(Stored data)
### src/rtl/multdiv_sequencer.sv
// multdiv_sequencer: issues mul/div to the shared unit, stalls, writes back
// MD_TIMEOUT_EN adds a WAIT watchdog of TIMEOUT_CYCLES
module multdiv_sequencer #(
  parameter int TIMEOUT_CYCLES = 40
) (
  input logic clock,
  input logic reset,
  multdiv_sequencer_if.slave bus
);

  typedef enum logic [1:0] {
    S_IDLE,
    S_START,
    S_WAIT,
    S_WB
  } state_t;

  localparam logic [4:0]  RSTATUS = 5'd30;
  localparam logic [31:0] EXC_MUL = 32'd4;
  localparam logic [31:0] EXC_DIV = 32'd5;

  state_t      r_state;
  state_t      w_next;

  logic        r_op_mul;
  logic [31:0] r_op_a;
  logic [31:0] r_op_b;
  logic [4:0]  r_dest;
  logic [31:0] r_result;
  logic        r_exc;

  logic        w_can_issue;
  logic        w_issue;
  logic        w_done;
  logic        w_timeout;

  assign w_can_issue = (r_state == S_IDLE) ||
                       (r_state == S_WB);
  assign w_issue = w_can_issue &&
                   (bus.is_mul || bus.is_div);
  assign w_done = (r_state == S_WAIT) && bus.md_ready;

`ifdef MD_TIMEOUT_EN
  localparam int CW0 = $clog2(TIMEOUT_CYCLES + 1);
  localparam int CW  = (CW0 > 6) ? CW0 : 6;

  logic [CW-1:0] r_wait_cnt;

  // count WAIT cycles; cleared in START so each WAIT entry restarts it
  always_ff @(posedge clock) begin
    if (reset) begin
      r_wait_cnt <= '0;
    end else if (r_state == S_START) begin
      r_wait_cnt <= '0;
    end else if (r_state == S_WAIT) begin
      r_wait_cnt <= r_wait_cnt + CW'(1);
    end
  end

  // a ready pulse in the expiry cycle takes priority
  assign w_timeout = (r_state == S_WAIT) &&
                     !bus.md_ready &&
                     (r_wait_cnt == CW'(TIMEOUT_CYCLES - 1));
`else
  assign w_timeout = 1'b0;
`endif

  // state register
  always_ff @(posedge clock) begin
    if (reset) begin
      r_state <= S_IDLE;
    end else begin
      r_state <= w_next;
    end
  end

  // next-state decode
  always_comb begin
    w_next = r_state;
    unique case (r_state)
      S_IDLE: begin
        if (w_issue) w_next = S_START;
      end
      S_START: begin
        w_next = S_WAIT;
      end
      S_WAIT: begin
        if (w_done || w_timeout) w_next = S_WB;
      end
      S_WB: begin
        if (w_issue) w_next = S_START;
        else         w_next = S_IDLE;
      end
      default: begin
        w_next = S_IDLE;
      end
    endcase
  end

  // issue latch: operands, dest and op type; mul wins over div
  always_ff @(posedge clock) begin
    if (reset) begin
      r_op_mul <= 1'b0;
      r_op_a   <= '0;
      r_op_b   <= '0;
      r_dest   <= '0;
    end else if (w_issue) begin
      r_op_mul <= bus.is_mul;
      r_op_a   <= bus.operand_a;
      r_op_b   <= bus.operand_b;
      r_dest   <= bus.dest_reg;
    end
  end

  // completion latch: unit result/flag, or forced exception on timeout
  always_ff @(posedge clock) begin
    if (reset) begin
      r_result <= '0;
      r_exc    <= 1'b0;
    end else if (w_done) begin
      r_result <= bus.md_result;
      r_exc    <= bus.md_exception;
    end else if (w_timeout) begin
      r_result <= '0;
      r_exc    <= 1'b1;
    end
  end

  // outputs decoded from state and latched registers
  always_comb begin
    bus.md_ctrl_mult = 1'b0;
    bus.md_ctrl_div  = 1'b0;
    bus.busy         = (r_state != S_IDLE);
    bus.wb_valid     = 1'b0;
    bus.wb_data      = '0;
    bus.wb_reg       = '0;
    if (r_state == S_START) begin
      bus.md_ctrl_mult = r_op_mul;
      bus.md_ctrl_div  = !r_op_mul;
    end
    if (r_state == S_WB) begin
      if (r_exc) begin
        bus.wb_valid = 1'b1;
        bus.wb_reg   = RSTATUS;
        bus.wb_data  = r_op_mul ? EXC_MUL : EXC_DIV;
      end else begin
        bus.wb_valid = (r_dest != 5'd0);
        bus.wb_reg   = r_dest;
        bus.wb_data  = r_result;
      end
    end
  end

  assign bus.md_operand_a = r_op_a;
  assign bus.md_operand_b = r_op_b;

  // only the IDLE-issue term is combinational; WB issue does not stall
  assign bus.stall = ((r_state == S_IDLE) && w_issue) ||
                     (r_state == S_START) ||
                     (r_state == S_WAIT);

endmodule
...
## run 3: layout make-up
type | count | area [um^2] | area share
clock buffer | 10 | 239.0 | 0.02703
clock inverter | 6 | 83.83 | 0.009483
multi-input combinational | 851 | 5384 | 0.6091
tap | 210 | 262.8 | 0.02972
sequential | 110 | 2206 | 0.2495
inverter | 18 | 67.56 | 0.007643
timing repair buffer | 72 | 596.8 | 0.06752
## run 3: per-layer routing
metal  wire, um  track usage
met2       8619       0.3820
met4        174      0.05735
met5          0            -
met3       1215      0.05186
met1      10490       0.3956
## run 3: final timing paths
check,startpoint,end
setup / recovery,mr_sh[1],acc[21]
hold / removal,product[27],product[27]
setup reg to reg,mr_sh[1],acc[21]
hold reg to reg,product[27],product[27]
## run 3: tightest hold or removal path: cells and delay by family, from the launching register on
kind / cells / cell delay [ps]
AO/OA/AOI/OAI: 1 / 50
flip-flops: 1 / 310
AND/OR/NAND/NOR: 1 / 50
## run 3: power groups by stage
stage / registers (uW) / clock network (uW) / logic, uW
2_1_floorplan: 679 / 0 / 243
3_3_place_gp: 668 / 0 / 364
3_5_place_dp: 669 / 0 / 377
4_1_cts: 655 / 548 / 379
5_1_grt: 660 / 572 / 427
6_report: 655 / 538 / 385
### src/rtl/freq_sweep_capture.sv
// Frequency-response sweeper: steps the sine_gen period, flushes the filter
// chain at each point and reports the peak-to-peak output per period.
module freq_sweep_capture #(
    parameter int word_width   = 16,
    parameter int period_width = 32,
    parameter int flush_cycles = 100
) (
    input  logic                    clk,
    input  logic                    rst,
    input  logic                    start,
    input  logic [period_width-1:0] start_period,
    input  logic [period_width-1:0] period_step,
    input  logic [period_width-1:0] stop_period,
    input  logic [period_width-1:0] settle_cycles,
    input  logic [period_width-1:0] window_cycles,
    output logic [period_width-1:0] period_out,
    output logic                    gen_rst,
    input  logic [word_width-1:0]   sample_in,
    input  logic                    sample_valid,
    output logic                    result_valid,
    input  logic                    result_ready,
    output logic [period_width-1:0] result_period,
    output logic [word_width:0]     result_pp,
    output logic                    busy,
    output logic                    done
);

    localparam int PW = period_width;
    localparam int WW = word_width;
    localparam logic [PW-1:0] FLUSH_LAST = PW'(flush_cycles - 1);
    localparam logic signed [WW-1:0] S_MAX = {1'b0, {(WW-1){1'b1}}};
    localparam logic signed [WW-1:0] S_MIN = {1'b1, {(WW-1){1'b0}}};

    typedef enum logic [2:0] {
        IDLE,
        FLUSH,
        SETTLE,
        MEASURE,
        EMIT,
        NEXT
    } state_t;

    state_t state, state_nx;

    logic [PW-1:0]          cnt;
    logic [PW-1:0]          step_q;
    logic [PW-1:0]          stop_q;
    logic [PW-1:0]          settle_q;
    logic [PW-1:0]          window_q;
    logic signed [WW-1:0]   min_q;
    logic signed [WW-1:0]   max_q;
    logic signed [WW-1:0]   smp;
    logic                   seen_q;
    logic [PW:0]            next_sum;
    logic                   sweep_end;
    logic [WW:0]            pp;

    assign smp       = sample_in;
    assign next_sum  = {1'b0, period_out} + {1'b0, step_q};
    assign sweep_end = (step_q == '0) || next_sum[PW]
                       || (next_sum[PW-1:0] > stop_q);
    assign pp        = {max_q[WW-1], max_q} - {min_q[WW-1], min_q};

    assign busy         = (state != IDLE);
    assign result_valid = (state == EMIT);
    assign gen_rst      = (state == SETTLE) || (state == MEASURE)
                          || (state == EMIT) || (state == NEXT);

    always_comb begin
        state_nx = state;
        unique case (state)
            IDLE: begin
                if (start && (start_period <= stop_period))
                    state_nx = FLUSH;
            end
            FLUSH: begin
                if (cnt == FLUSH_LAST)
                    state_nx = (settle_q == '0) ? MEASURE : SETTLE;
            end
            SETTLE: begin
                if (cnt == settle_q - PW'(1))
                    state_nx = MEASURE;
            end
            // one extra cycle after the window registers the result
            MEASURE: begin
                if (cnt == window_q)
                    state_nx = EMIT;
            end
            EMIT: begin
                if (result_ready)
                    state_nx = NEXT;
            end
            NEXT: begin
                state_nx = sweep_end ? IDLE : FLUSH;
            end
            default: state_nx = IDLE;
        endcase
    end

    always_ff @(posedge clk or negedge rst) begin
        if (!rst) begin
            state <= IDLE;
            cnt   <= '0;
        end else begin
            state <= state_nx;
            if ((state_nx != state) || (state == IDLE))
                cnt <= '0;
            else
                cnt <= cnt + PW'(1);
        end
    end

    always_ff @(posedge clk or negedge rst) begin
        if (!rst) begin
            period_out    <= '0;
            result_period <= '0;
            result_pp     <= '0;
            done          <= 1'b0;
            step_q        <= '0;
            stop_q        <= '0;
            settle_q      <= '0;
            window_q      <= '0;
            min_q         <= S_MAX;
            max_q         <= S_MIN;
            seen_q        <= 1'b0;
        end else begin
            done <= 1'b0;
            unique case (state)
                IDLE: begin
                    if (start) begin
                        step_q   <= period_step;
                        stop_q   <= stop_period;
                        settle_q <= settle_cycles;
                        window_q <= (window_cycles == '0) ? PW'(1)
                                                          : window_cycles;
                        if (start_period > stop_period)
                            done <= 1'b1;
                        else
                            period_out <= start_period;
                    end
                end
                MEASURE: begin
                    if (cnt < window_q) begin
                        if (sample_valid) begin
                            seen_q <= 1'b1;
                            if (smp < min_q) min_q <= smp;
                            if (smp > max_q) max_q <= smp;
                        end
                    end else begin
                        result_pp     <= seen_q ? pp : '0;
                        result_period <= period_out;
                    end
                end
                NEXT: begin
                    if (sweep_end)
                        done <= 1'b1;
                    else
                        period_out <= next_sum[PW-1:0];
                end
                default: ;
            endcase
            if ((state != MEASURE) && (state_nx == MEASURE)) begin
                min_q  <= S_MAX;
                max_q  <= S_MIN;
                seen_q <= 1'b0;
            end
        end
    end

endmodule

Goal of the exercise:
From the records above, retype only the lines starting at the line that contains "## run 3: layout make-up" and ending at the line that contains "hold reg to reg,product[27],product[27]", both included.

Exercise output:
## run 3: layout make-up
type | count | area [um^2] | area share
clock buffer | 10 | 239.0 | 0.02703
clock inverter | 6 | 83.83 | 0.009483
multi-input combinational | 851 | 5384 | 0.6091
tap | 210 | 262.8 | 0.02972
sequential | 110 | 2206 | 0.2495
inverter | 18 | 67.56 | 0.007643
timing repair buffer | 72 | 596.8 | 0.06752
## run 3: per-layer routing
metal  wire, um  track usage
met2       8619       0.3820
met4        174      0.05735
met5          0            -
met3       1215      0.05186
met1      10490       0.3956
## run 3: final timing paths
check,startpoint,end
setup / recovery,mr_sh[1],acc[21]
hold / removal,product[27],product[27]
setup reg to reg,mr_sh[1],acc[21]
hold reg to reg,product[27],product[27]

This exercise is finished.